** TASK BRIEF **
Only those lines in the data below from the line containing "export LEC_CHECK = 0" through the line containing "export IMPL_synth_top_area_share=0.451", both included, should be restated word for word.

__________________________________________________

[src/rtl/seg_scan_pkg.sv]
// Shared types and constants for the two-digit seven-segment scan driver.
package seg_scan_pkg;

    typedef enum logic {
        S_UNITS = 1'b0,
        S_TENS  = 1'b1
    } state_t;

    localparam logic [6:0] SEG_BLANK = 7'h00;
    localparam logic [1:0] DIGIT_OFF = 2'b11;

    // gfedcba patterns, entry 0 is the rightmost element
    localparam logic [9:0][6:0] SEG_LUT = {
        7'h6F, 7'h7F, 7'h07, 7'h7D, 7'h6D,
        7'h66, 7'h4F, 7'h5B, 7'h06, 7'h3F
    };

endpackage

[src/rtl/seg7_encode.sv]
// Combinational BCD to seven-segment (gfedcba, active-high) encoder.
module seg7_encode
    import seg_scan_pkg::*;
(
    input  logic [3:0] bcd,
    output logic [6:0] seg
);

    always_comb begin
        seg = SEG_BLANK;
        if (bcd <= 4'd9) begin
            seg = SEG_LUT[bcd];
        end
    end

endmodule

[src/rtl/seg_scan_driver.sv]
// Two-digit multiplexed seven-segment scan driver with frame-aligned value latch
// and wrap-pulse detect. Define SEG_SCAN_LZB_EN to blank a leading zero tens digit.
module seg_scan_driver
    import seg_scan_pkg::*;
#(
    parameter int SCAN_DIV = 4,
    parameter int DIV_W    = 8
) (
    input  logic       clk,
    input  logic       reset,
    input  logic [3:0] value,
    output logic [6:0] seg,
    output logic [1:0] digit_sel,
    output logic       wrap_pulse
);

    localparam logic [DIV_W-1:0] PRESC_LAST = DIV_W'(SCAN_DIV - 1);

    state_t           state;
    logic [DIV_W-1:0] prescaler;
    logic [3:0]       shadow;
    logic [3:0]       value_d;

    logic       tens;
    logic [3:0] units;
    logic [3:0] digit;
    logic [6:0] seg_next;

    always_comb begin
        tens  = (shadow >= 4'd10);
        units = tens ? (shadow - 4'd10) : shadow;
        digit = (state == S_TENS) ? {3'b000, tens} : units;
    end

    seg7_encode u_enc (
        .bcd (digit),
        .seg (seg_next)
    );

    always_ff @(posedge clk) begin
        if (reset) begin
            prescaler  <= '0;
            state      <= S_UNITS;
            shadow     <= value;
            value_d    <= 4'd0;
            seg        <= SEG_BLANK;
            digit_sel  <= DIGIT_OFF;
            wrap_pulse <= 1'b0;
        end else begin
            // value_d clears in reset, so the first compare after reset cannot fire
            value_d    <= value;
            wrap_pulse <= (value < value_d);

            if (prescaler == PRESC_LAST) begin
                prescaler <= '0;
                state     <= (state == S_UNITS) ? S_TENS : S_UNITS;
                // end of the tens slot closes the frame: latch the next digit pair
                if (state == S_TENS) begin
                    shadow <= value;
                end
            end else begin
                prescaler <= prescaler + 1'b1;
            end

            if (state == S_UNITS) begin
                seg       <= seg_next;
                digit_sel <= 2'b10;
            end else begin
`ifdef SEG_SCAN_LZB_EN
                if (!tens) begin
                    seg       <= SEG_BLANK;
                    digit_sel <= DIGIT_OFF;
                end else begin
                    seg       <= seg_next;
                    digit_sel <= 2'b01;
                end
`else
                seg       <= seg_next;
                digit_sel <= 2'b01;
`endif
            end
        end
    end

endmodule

__________________________________________________

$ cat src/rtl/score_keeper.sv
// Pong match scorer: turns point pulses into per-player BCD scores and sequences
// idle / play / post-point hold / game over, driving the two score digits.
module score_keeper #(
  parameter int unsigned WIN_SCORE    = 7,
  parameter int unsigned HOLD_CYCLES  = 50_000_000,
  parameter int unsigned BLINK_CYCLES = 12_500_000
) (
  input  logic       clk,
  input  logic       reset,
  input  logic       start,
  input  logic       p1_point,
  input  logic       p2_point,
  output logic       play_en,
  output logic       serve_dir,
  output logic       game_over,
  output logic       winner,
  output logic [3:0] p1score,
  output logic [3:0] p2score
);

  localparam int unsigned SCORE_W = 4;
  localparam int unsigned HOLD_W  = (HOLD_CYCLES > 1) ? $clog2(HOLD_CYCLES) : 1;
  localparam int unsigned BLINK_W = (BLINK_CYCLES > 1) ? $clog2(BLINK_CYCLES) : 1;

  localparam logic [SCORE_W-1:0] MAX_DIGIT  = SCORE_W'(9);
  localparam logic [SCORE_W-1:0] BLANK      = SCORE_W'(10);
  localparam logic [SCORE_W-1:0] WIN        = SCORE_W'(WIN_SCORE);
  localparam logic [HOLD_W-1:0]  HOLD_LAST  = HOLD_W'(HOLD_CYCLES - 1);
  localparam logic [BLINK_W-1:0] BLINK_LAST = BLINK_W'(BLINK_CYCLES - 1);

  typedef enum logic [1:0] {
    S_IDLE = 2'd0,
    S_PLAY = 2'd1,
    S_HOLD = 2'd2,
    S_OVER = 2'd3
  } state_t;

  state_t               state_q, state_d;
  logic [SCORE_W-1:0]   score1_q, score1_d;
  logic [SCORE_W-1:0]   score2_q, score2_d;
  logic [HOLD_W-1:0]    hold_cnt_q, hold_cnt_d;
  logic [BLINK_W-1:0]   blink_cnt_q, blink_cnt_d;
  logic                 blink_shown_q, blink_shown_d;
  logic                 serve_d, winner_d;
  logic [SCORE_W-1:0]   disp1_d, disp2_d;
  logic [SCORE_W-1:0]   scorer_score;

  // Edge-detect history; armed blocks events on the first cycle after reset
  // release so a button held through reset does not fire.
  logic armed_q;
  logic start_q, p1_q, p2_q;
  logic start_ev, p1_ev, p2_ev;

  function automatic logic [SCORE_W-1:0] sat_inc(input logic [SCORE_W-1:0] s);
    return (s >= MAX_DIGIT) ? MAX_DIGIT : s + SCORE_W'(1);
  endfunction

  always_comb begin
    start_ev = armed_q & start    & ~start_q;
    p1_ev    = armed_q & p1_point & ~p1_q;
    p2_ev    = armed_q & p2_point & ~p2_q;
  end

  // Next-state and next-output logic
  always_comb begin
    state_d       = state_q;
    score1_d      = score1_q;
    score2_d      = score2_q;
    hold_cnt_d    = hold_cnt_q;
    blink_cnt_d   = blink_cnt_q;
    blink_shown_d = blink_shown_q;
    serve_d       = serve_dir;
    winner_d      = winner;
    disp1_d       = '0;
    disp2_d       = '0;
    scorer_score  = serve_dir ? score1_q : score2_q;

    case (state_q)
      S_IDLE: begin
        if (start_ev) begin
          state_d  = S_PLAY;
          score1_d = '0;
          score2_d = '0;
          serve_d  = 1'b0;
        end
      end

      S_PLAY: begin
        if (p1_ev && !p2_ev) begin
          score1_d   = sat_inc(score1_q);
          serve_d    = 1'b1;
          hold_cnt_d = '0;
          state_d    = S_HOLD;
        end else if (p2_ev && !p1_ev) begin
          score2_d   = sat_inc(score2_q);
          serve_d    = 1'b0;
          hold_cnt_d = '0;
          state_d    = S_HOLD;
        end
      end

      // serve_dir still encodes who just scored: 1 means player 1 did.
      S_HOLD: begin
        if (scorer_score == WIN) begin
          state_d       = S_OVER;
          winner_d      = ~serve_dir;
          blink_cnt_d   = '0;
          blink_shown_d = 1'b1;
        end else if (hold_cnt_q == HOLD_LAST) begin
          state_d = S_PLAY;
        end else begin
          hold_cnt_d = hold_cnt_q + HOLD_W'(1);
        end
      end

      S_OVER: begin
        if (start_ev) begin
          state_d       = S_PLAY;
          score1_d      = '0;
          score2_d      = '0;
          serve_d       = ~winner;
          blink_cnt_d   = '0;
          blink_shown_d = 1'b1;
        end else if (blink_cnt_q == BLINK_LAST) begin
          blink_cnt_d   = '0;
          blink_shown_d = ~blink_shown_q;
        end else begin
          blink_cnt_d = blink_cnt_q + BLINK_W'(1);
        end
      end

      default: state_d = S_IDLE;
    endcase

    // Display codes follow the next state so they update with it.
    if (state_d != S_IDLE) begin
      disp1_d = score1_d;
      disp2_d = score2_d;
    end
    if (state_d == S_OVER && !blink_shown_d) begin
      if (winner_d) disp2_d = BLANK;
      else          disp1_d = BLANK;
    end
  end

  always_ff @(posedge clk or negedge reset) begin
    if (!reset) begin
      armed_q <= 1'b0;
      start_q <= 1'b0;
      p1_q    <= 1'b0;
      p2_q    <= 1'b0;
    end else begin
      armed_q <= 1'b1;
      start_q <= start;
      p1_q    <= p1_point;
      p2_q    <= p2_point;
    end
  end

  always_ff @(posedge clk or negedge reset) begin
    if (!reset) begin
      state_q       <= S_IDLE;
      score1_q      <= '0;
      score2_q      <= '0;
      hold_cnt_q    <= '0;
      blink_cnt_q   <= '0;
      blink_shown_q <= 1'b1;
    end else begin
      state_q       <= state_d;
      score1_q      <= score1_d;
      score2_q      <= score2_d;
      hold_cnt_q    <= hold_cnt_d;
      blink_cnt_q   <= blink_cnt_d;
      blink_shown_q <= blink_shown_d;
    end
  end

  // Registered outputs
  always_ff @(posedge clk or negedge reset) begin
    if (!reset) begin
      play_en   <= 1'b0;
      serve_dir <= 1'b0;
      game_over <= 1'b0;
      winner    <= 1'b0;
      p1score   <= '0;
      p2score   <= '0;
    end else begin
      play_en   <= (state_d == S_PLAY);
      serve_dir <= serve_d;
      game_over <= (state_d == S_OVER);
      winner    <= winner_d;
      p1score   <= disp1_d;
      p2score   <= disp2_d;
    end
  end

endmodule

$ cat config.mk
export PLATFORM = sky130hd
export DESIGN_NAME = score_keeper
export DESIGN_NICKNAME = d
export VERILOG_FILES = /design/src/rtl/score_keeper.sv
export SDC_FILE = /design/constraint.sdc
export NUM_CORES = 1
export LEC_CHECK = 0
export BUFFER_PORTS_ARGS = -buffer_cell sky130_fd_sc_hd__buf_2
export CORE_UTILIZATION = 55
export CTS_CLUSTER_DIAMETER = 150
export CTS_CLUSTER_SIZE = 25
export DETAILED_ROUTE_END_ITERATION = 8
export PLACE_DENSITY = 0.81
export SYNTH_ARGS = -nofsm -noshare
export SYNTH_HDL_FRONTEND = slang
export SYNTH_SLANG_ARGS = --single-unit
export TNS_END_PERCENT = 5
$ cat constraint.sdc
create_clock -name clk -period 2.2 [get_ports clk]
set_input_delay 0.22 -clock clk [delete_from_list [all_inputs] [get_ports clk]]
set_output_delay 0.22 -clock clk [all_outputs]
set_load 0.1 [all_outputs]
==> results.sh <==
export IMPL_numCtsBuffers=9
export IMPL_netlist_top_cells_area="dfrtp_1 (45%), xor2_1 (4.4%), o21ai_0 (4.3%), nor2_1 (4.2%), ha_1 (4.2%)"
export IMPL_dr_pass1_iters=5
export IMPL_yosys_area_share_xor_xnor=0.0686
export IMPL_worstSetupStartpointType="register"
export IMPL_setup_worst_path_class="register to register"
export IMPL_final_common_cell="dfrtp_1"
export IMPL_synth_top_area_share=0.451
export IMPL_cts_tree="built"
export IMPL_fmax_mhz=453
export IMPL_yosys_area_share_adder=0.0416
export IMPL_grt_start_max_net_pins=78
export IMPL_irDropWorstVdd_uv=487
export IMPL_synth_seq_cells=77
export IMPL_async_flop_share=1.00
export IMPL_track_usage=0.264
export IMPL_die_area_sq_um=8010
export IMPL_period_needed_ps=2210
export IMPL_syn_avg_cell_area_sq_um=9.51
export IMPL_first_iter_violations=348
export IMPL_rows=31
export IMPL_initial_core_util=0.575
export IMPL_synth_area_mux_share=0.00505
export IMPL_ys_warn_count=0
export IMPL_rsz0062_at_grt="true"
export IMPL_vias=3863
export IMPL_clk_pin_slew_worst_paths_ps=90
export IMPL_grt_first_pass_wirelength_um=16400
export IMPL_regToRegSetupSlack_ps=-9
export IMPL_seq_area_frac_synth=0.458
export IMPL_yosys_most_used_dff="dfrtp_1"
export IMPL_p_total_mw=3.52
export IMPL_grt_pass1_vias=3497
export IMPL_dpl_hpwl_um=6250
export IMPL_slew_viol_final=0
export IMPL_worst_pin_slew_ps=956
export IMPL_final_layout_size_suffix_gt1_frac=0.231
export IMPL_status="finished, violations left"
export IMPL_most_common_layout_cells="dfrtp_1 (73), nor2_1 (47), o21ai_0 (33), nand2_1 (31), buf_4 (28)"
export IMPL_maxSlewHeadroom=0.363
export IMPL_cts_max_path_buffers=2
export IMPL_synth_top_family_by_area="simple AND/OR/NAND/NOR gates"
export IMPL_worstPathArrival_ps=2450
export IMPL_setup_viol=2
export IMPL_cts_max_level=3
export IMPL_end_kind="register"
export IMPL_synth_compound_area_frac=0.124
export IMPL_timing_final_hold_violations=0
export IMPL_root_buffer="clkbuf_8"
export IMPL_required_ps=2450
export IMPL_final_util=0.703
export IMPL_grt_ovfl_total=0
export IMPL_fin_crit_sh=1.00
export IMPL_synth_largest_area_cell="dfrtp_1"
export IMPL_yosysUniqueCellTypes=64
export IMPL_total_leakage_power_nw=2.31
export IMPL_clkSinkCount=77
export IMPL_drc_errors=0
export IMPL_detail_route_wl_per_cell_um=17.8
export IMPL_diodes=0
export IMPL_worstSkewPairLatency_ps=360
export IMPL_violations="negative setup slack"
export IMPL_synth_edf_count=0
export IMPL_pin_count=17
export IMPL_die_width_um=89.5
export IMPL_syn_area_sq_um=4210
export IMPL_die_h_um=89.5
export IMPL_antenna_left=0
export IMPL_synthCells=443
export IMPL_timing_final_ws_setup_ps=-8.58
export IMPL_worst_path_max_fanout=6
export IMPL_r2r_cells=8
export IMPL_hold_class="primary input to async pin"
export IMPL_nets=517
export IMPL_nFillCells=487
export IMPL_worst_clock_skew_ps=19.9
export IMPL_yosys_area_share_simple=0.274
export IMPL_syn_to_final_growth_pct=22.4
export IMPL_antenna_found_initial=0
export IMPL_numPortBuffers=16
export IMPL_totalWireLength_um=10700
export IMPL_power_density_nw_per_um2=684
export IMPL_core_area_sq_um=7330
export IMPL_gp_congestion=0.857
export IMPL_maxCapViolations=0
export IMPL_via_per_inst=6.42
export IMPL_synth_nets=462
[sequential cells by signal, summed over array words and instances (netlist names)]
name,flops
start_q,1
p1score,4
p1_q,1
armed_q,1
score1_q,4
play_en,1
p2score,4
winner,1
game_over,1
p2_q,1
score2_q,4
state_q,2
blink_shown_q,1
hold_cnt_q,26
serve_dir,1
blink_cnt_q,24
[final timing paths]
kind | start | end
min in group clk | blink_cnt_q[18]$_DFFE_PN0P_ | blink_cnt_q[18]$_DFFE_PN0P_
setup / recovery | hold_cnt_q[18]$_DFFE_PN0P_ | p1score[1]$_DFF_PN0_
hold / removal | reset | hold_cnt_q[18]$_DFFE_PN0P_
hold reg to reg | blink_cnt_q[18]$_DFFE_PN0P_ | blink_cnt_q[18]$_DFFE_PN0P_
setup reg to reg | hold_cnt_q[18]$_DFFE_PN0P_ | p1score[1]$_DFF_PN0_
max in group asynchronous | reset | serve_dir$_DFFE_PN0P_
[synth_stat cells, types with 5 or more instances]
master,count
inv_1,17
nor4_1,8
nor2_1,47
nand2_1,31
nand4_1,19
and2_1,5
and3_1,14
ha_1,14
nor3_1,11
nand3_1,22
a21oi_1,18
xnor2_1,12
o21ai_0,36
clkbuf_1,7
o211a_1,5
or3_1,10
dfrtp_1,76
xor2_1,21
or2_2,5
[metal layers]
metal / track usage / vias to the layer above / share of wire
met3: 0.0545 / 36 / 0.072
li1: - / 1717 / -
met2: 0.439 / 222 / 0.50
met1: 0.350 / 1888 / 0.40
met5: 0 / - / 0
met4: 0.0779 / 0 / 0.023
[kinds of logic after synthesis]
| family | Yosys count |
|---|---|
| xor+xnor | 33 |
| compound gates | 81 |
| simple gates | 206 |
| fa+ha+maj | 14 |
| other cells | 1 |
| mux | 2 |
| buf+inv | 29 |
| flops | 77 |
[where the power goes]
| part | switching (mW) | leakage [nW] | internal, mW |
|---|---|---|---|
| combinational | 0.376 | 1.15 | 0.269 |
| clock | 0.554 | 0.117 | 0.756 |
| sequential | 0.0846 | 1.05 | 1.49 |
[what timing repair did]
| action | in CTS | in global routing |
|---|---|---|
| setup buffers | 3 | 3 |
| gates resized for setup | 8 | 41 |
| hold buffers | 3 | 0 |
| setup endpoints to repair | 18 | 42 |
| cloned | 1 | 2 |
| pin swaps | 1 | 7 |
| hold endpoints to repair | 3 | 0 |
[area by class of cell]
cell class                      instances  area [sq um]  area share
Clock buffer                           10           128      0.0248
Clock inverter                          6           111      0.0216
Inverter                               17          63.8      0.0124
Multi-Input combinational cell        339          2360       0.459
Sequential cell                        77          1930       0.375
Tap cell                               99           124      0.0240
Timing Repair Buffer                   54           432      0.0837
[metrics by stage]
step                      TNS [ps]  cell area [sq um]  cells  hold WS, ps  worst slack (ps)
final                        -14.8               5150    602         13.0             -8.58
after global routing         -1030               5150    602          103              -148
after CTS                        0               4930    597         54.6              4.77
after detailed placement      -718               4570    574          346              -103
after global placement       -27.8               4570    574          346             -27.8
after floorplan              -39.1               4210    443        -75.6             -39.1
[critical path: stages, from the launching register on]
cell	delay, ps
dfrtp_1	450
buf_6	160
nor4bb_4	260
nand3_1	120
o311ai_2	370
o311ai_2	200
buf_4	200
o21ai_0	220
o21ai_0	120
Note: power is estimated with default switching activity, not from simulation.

__________________________________________________

** TASK RESULT **
export LEC_CHECK = 0
export BUFFER_PORTS_ARGS = -buffer_cell sky130_fd_sc_hd__buf_2
export CORE_UTILIZATION = 55
export CTS_CLUSTER_DIAMETER = 150
export CTS_CLUSTER_SIZE = 25
export DETAILED_ROUTE_END_ITERATION = 8
export PLACE_DENSITY = 0.81
export SYNTH_ARGS = -nofsm -noshare
export SYNTH_HDL_FRONTEND = slang
export SYNTH_SLANG_ARGS = --single-unit
export TNS_END_PERCENT = 5
$ cat constraint.sdc
create_clock -name clk -period 2.2 [get_ports clk]
set_input_delay 0.22 -clock clk [delete_from_list [all_inputs] [get_ports clk]]
set_output_delay 0.22 -clock clk [all_outputs]
set_load 0.1 [all_outputs]
==> results.sh <==
export IMPL_numCtsBuffers=9
export IMPL_netlist_top_cells_area="dfrtp_1 (45%), xor2_1 (4.4%), o21ai_0 (4.3%), nor2_1 (4.2%), ha_1 (4.2%)"
export IMPL_dr_pass1_iters=5
export IMPL_yosys_area_share_xor_xnor=0.0686
export IMPL_worstSetupStartpointType="register"
export IMPL_setup_worst_path_class="register to register"
export IMPL_final_common_cell="dfrtp_1"
export IMPL_synth_top_area_share=0.451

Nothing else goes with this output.